For startups, mentors are as popular and important as investors
The best metaphor that I have come across about entrepreneurship is that ‘you throw yourself off a cliff and assemble a plane on your way down’analysis Updated: Feb 22, 2016 08:05 IST
The best metaphor that I have come across about entrepreneurship is that ‘you throw yourself off a cliff and assemble a plane on your way down’. As part of my job that helps startups nurture themselves, I think I’ve been lucky enough to have heard the stories of hundreds of such entrepreneurs and I’m continually dumbfounded by the tenacity they show, turning meltdowns into victories.
One common thing that emerges during my conversations with successful entrepreneurs is that they did not see themselves as entrepreneurs but as ones on the path of entrepreneurship. They were all so driven by the problem they were trying to solve that everything else to them seemed secondary.
From their journeys, I’ve come to understand that the challenges and stakes are much higher than the glory and heroism attached to being an entrepreneur. But here, passion is necessary but not a sufficient condition for success. The right skill sets and know-how to build a sustainably profitable organisation are important.
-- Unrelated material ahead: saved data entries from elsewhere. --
File: src/rtl/apb_pkg.sv
// Shared definitions for the two-requester APB arbitrating master:
// FSM state encoding, bus widths, requester count and a one-hot helper.
package apb_pkg;

  localparam int APB_AW  = 32;
  localparam int APB_DW  = 32;
  localparam int NUM_REQ = 2;
  localparam int REQ_IW  = (NUM_REQ > 1) ? $clog2(NUM_REQ) : 1;

  typedef enum logic [1:0] {
    IDLE   = 2'd0,
    SETUP  = 2'd1,
    ACCESS = 2'd2
  } apb_state_e;

  // Index of the set bit of a one-hot requester vector (0 when empty).
  function automatic logic [REQ_IW-1:0] onehot_to_idx(input logic [NUM_REQ-1:0] oh);
    logic [REQ_IW-1:0] idx;
    idx = '0;
    for (int i = 0; i < NUM_REQ; i++) begin
      if (oh[i]) idx = REQ_IW'(i);
    end
    return idx;
  endfunction

endpackage

File: src/rtl/apb_arb_master_if.sv
// APB bus between the arbitrating master and a single slave.
//
// Handshake: the master raises psel with penable low for exactly one SETUP
// cycle, then raises penable; paddr/pwrite/pwdata are stable for the whole
// transfer. The transfer completes on the first rising edge where psel,
// penable and pready are all high; prdata is only meaningful at that edge
// for reads. psel drops for at least one cycle between transfers.
interface apb_arb_master_if;
  import apb_pkg::*;

  logic              psel;
  logic              penable;
  logic              pwrite;
  logic [APB_AW-1:0] paddr;
  logic [APB_DW-1:0] pwdata;
  logic [APB_DW-1:0] prdata;
  logic              pready;

  modport master (
    output psel, penable, pwrite, paddr, pwdata,
    input  prdata, pready
  );

  modport slave (
    input  psel, penable, pwrite, paddr, pwdata,
    output prdata, pready
  );

endinterface

File: src/rtl/apb_rr_arbiter.sv
// Round-robin arbiter: combinational one-hot grant from the request vector,
// rotating priority starting just after the last requester served. The
// pointer only moves when the caller strobes update (i.e. a grant is taken).
module apb_rr_arbiter
  import apb_pkg::*;
(
  input  logic               clk,
  input  logic               rst,
  input  logic [NUM_REQ-1:0] req,
  input  logic               update,
  output logic [NUM_REQ-1:0] grant
);

  logic [REQ_IW-1:0] last_idx;
  logic [REQ_IW-1:0] idx;
  logic              found;

  // Pick the first requester after last_idx, wrapping around.
  always_comb begin
    grant = '0;
    found = 1'b0;
    idx   = '0;
    for (int off = 1; off <= NUM_REQ; off++) begin
      idx = REQ_IW'((int'(last_idx) + off) % NUM_REQ);
      if (!found && req[idx]) begin
        grant[idx] = 1'b1;
        found      = 1'b1;
      end
    end
  end

  // Remember the last winner; reset points at the highest index so that
  // requester 0 is favoured first.
  always_ff @(posedge clk) begin
    if (rst) begin
      last_idx <= REQ_IW'(NUM_REQ - 1);
    end else if (update && (|grant)) begin
      last_idx <= onehot_to_idx(grant);
    end
  end

endmodule

File: src/rtl/apb_arb_master.sv
// Two-requester APB master: round-robin arbitration in IDLE, one APB
// transfer at a time (IDLE -> SETUP -> ACCESS -> IDLE), one-cycle grant and
// response pulses back to the owning requester.
// Optional ACCESS-phase timeout: define APB_ARB_TIMEOUT_EN.
module apb_arb_master
  import apb_pkg::*;
#(
  parameter int TIMEOUT_CYC = 16
) (
  input  logic                      clk,
  input  logic                      rst,
  input  logic [NUM_REQ-1:0]        req_valid,
  input  logic [NUM_REQ-1:0]        req_write,
  input  logic [NUM_REQ*APB_AW-1:0] req_addr,
  input  logic [NUM_REQ*APB_DW-1:0] req_wdata,
  output logic [NUM_REQ-1:0]        req_grant,
  output logic [NUM_REQ-1:0]        rsp_valid,
  output logic [APB_DW-1:0]         rsp_rdata,
  output logic                      rsp_err,
  output apb_state_e                state_dbg,
  apb_arb_master_if.master          apb
);

  apb_state_e         state, state_n;
  logic               arb_update;
  logic [NUM_REQ-1:0] arb_grant;
  logic [NUM_REQ-1:0] owner;
  logic [APB_AW-1:0]  sel_addr, paddr_q;
  logic [APB_DW-1:0]  sel_wdata, pwdata_q;
  logic               sel_write, pwrite_q;
  logic               start;
  logic               done_ok;

  apb_rr_arbiter u_arb (
    .clk    (clk),
    .rst    (rst),
    .req    (req_valid),
    .update (arb_update),
    .grant  (arb_grant)
  );

  assign start   = (state == IDLE) && (|req_valid);
  assign done_ok = (state == ACCESS) && apb.pready;

`ifdef APB_ARB_TIMEOUT_EN
  localparam int TMO_W = $clog2(TIMEOUT_CYC + 1);

  logic [TMO_W-1:0] tmo_cnt;
  logic             tmo_hit;

  // Abort on the last allowed ACCESS cycle only if pready is still low,
  // so a late pready always wins over the timeout.
  assign tmo_hit = (state == ACCESS) && !apb.pready &&
                   (tmo_cnt == TMO_W'(TIMEOUT_CYC - 1));

  // Count cycles spent in ACCESS; cleared everywhere else.
  always_ff @(posedge clk) begin
    if (rst || (state != ACCESS)) begin
      tmo_cnt <= '0;
    end else begin
      tmo_cnt <= tmo_cnt + TMO_W'(1);
    end
  end

  // Error flag travels with the response pulse.
  always_ff @(posedge clk) begin
    if (rst) begin
      rsp_err <= 1'b0;
    end else begin
      rsp_err <= tmo_hit;
    end
  end
`else
  assign rsp_err = 1'b0;
`endif

  // Mux the winning requester's fields out of the packed request buses.
  always_comb begin
    sel_addr  = '0;
    sel_wdata = '0;
    sel_write = 1'b0;
    for (int i = 0; i < NUM_REQ; i++) begin
      if (arb_grant[i]) begin
        sel_addr  = req_addr[i*APB_AW +: APB_AW];
        sel_wdata = req_wdata[i*APB_DW +: APB_DW];
        sel_write = req_write[i];
      end
    end
  end

  // State register.
  always_ff @(posedge clk) begin
    if (rst) begin
      state <= IDLE;
    end else begin
      state <= state_n;
    end
  end

  // Next-state logic; request inputs are only looked at in IDLE.
  always_comb begin
    state_n    = state;
    arb_update = 1'b0;
    case (state)
      IDLE: begin
        if (start) begin
          state_n    = SETUP;
          arb_update = 1'b1;
        end
      end
      SETUP: state_n = ACCESS;
      ACCESS: begin
        if (done_ok) begin
          state_n = IDLE;
        end
`ifdef APB_ARB_TIMEOUT_EN
        else if (tmo_hit) begin
          state_n = IDLE;
        end
`endif
      end
      default: state_n = IDLE;
    endcase
  end

  // Latch the granted request, pulse grant/response and capture read data.
  always_ff @(posedge clk) begin
    if (rst) begin
      paddr_q   <= '0;
      pwdata_q  <= '0;
      pwrite_q  <= 1'b0;
      owner     <= '0;
      req_grant <= '0;
      rsp_valid <= '0;
      rsp_rdata <= '0;
    end else begin
      req_grant <= '0;
      rsp_valid <= '0;
      if (start) begin
        paddr_q   <= sel_addr;
        pwdata_q  <= sel_wdata;
        pwrite_q  <= sel_write;
        owner     <= arb_grant;
        req_grant <= arb_grant;
      end
      if (done_ok) begin
        rsp_valid <= owner;
        rsp_rdata <= pwrite_q ? '0 : apb.prdata;
      end
`ifdef APB_ARB_TIMEOUT_EN
      else if (tmo_hit) begin
        rsp_valid <= owner;
        rsp_rdata <= '0;
      end
`endif
    end
  end

  assign apb.psel    = (state != IDLE);
  assign apb.penable = (state == ACCESS);
  assign apb.pwrite  = pwrite_q;
  assign apb.paddr   = paddr_q;
  assign apb.pwdata  = pwdata_q;
  assign state_dbg   = state;

endmodule

File: src/flat_wrapper.sv
// flat-port wrapper written by rule: the top's interface ports become plain ports
module apb_arb_master_flat import apb_pkg::*;
#(
  parameter int TIMEOUT_CYC = 16
)
  (clk, rst, req_valid, req_write, req_addr, req_wdata, req_grant, rsp_valid, rsp_rdata, rsp_err, state_dbg, apb_psel, apb_penable, apb_pwrite, apb_paddr, apb_pwdata, apb_prdata, apb_pready);
  apb_arb_master_if apb_i ();
  input  logic clk;
  input  logic rst;
  input  logic [NUM_REQ-1:0] req_valid;
  input  logic [NUM_REQ-1:0] req_write;
  input  logic [NUM_REQ*APB_AW-1:0] req_addr;
  input  logic [NUM_REQ*APB_DW-1:0] req_wdata;
  output logic [NUM_REQ-1:0] req_grant;
  output logic [NUM_REQ-1:0] rsp_valid;
  output logic [APB_DW-1:0] rsp_rdata;
  output logic rsp_err;
  output apb_state_e state_dbg;
  output wire logic [$bits(apb_i.psel)-1:0] apb_psel;
  output wire logic [$bits(apb_i.penable)-1:0] apb_penable;
  output wire logic [$bits(apb_i.pwrite)-1:0] apb_pwrite;
  output wire logic [$bits(apb_i.paddr)-1:0] apb_paddr;
  output wire logic [$bits(apb_i.pwdata)-1:0] apb_pwdata;
  input wire logic [$bits(apb_i.prdata)-1:0] apb_prdata;
  input wire logic [$bits(apb_i.pready)-1:0] apb_pready;
  assign apb_psel = apb_i.psel;
  assign apb_penable = apb_i.penable;
  assign apb_pwrite = apb_i.pwrite;
  assign apb_paddr = apb_i.paddr;
  assign apb_pwdata = apb_i.pwdata;
  assign apb_i.prdata = apb_prdata;
  assign apb_i.pready = apb_pready;
  apb_arb_master #(.TIMEOUT_CYC(TIMEOUT_CYC)) u_core (.clk(clk), .rst(rst), .req_valid(req_valid), .req_write(req_write), .req_addr(req_addr), .req_wdata(req_wdata), .req_grant(req_grant), .rsp_valid(rsp_valid), .rsp_rdata(rsp_rdata), .rsp_err(rsp_err), .state_dbg(state_dbg), .apb(apb_i));
endmodule
File: config.mk
export PLATFORM = sky130hd
export DESIGN_NAME = apb_arb_master_flat
export DESIGN_NICKNAME = d
export VERILOG_FILES = /design/src/rtl/apb_pkg.sv /design/src/rtl/apb_arb_master_if.sv /design/src/rtl/apb_rr_arbiter.sv /design/src/rtl/apb_arb_master.sv /design/src/flat_wrapper.sv
export SDC_FILE = /design/constraint.sdc
export NUM_CORES = 1
export LEC_CHECK = 0
export ABC_AREA = 1
export BUFFER_PORTS_ARGS = -buffer_cell sky130_fd_sc_hd__buf_2
export CAP_MARGIN = 20
export CORE_MARGIN = 2
export CORE_UTILIZATION = 48
export CTS_CLUSTER_DIAMETER = 100
export DETAILED_ROUTE_END_ITERATION = 10
export GPL_ROUTABILITY_DRIVEN = 0
export PLACE_DENSITY = 0.85
export SYNTH_ARGS = -nofsm -noshare
export SYNTH_HDL_FRONTEND = slang
export SYNTH_SLANG_ARGS = --single-unit
File: constraint.sdc
create_clock -name clk -period 2.97 [get_ports clk]
set_clock_uncertainty 0.2 [all_clocks]
set_input_delay 0.4455 -clock clk [delete_from_list [all_inputs] [get_ports clk]]
set_output_delay 0.4455 -clock clk [all_outputs]
set_load 0.01 [all_outputs]
==> results.yml <==
status:
  status: "completed"
setup_path:
  critPathMaxStageDelay_ps: 450
  cp-start-kind: "primary input"
  crit_type: "primary input to flip-flop"
  cp_num_buf_inv: 3
  crit_required_ps: 3040
  r2r_end: "u_core.apb.paddr[0]"
  cp_max_fo: 32
  reg2reg_from: "u_core.state_dbg[1]"
  cp_slowest_cell: "buf_2"
  r2r_slack_ps: 1300
  cp-end-kind: "flip-flop"
  arrival_ps: 1910
  crit_start: "req_valid[1]"
  path_cells: "buf_2 -> nor2_1 -> nor2_4 -> buf_4 -> nand3_1 -> nand2_1 -> inv_1"
  cp_top_family: "buffers and inverters"
  reg2regPathDepth: 7
timing:
  slew_headroom_pct: 36.1
  finalHoldViolations: 0
  period_needed_ps: 1840
  tns_ps: 0
  setup_violations: 0
  max_freq_mhz: 544
  rsz0062_at_grt: "no"
  drv_slew: 0
  fin_crit_sh_pct: 61.9
  worstMarginPinSlew_ps: 958
  holdWs_ps: 112
  finalWorstSetupSlack_ps: 1130
global_routing:
  grt_usage_pct: 24.6
  antenna_found_initial: 0
  overflow: 0
  grt_pass1_vias: 5047
  grt_max_degree: 67
  grt_pass1_wl_um: 22700
die:
  chipWidth_um: 106
  start_util_pct: 48.9
  coreArea_um2: 10200
  fp-row-count: 37
  die_area_um2: 11300
  num_io_pins: 273
  dieHeight_um: 106
yosys:
  synthCells: 750
  yosysSeqAreaShare_pct: 42.4
  synth_area_leaders: "dfxtp_1, nand3_1, nand2_1, inv_1, a21oi_1"
  synth_top_family_by_area: "simple AND/OR/NAND/NOR gates"
  yosys_register_bits: 106
  synth_fa_ha_area_share_pct: 0
  syn_area_um2: 5000
  synth_top_area_cell: "dfxtp_1"
  yosysUniqueCellTypes: 19
  synth_compound_area_share_pct: 10.0
  yosys_warnings: 0
  synth-simple-area-share_pct: 30.7
  syn_avg_cell_area_um2: 6.67
  synth_top_area_share_pct: 42.4
  synthMuxAreaShare_pct: 0
  syn-num-nets: 917
  synth-xor-area-share_pct: 0
drt:
  first_iter_violations: 297
  postRouteAntennaNets: 0
  wl_um: 14300
  drt-wirelength-per-cell_um: 12.6
  drc: 0
  drt_pass1_iterations: 6
  via_count: 5529
  avgViaCountPerCell: 4.90
place:
  dp_slack_ps: 763
  io_buffers: 271
  dpl.hpwl_um: 10000
final_layout:
  drive_above_1_share_pct: 30.9
  syn_to_final_growth_pct: 30.7
  num_antenna_cells: 0
  final_util_pct: 63.9
  fillers: 984
  layout.nets: 1155
clock_network:
  cts_setup_buffers: 0
  cts_root_buf: "clkbuf_8"
  cts_resized: 0
  holdBufCountCts: 0
  htreeDepth: 3
  ctsLongestPathBuffers: 2
  path_clk_slew_ps: 120
  cts_tree: "done"
  cts_made_buffers: 9
  clk_latency_ps: 360
  cts.sinks: 106
pwr:
  ir_drop_uv: 351
  power.total_uw: 3550
  power.density_nw_per_um2: 543
  p_leak_uw: 0.00380
worst_hold_path:
  worst_hold_path.num_cells: 3
  hold_path.class: "primary input to flip-flop"
  min_to: "u_core.rsp_rdata[16]"
  hold_start: "apb_prdata[16]"
flow_run:
  cap_violations: 0
==> cell usage in the layout, fill, tap and decap left out, drive strengths merged <==
cell type and count:
inv 142, clkinv 2, conb 1, nand2 173, nor2 9, dfxtp 106, nand3 166, a21oi 66
bufinv 1, buf 283, clkbuf 9, nor3 1, o21ai 34
==> how the worst max path moves through the flow <==
stage                                      end  depth (start not counted)
after floorplan           u_core.apb.paddr[12]                          8
after global placement    u_core.apb.paddr[24]                          7
after detailed placement   u_core.apb.paddr[0]                          7
after CTS                             apb_psel                          3
after global routing       u_core.apb.paddr[0]                          7
final                      u_core.apb.paddr[0]                          7
==> area by class of cell <==
cell class | instances | area (um^2) | area share (%)
Multi-Input combinational cell | 450 | 2050 | 31.4
Tap cell | 136 | 170 | 2.60
Inverter | 138 | 518 | 7.92
Sequential cell | 106 | 2120 | 32.5
Clock buffer | 9 | 124 | 1.89
Clock inverter | 7 | 95.1 | 1.45
Timing Repair Buffer | 283 | 1460 | 22.3
==> per-layer routing <==
metal / wire length (um) / GRT usage [%]
met3: 1300 / 6.38
met4: 465 / 9.87
met5: 0 / 0
met1: 5690 / 28.5
met2: 6800 / 43.2
==> logic make-up (layout without fill, tap and decap cells) <==
logic type / Yosys count / after routing
buffers and inverters: 194 / 437
AND/OR/NAND/NOR: 349 / 349
AO/OA/AOI/OAI: 100 / 100
other: 1 / 1
flip-flops: 106 / 106
==> where the power goes <==
group / internal, uW / total (uW) / leakage, uW / switching [uW]
Sequential: 1570 / 1630 / 0.000872 / 67.6
Clock: 417 / 966 / 0.000111 / 549
Combinational: 376 / 950 / 0.00281 / 574
Total: 2360 / 3550 / 0.00380 / 1190
==> flip-flops by register name (all words and copies together), names as in the netlist <==
register               cells
u_core.apb.paddr          32
u_core.apb.pwdata         32
u_core.rsp_rdata          32
u_core.owner               2
u_core.req_grant           2
u_core.rsp_valid           2
u_core.state_dbg           2
u_core.apb.pwrite          1
u_core.u_arb.last_idx      1
==> synth_stat cells (all sizes together) <==
cell / n
nand2: 173
nand3: 166
inv: 138
dfxtp: 106
a21oi: 66
buf: 41
o21ai: 34
clkbuf: 15
nor2: 9
conb: 1
nor3: 1
==> worst min-delay path, delay by kind of cell <==
kind | cells | cell delay, ps
AND/OR/NAND/NOR | 1 | 50
buffers and inverters | 1 | 90
AO/OA/AOI/OAI | 1 | 60
==> stage by stage <==
| stage | std cells | instance area (um^2) |
|---|---|---|
| after global routing | 1129 | 6540 |
| after CTS | 1129 | 6540 |
| final | 1129 | 6540 |
| after detailed placement | 1113 | 6320 |
| after floorplan | 750 | 5000 |
| after global placement | 1113 | 6320 |
No activity file was read; power rests on OpenSTA's default activity.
It is here where mentors come in. Most successful entrepreneurs highly value the role of mentors. It could be an experienced entrepreneur, an investor who puts in seed funds, or a serial entrepreneur who comes on board as an adviser.
It is said that the term mentor originates in Homer’s classic The Odyssey, where, during the 10 years of Trojan Wars that Odysseus was away from home, Mentor served as a surrogate father to Odysseus’ son Telemachus.
It makes perfect sense in the context of entrepreneurship. Starting up is a lot like growing up. An entrepreneur is engulfed by problems, some common to all entrepreneurs and some unique. Resolving these is something that cannot come without experience of success and, more so, failures.
We gave entrepreneurs an option to ask questions anonymously, and saw an 80% surge in the number of questions, on everything from finance to customer service and strategy.
When we set up mentoring sessions, mentors were as popular as investors. This indicates the importance of connecting the inexperienced with the experts.
Networking is one vital and unavoidable space where great entrepreneurs excel. They have a mechanism to build social capital — a reliable network of people through which they gain access to knowledge, resources, talent and, at times, just company in a lonely journey called entrepreneurship.
Some of best entrepreneurs that I have spoken to have figured out the right mentors and have built a network around the right people. They mostly have a mentor who has faced similar hurdles previously. This helps create a congruent alignment of thought that allows them to trust their mentor’s judgment on days when they’re juggling between too many decisions.
What we millennials now understand and what can be a powerful fuel to a high-growth story is that the lack of social capital can thwart even the most passionate entrepreneur.
It seems inevitable, not just necessary, to make a deposit in ‘the bank of relationships’ and invest in the right network to reap dividends through a long journey. Mentorship, a key aspect of such a network, helps amplify the speed and accuracy at which one solves entrepreneurial problems. That’s where the rubber meets the road.
Abhilasha Dafria is CEO and founder, The Venturator.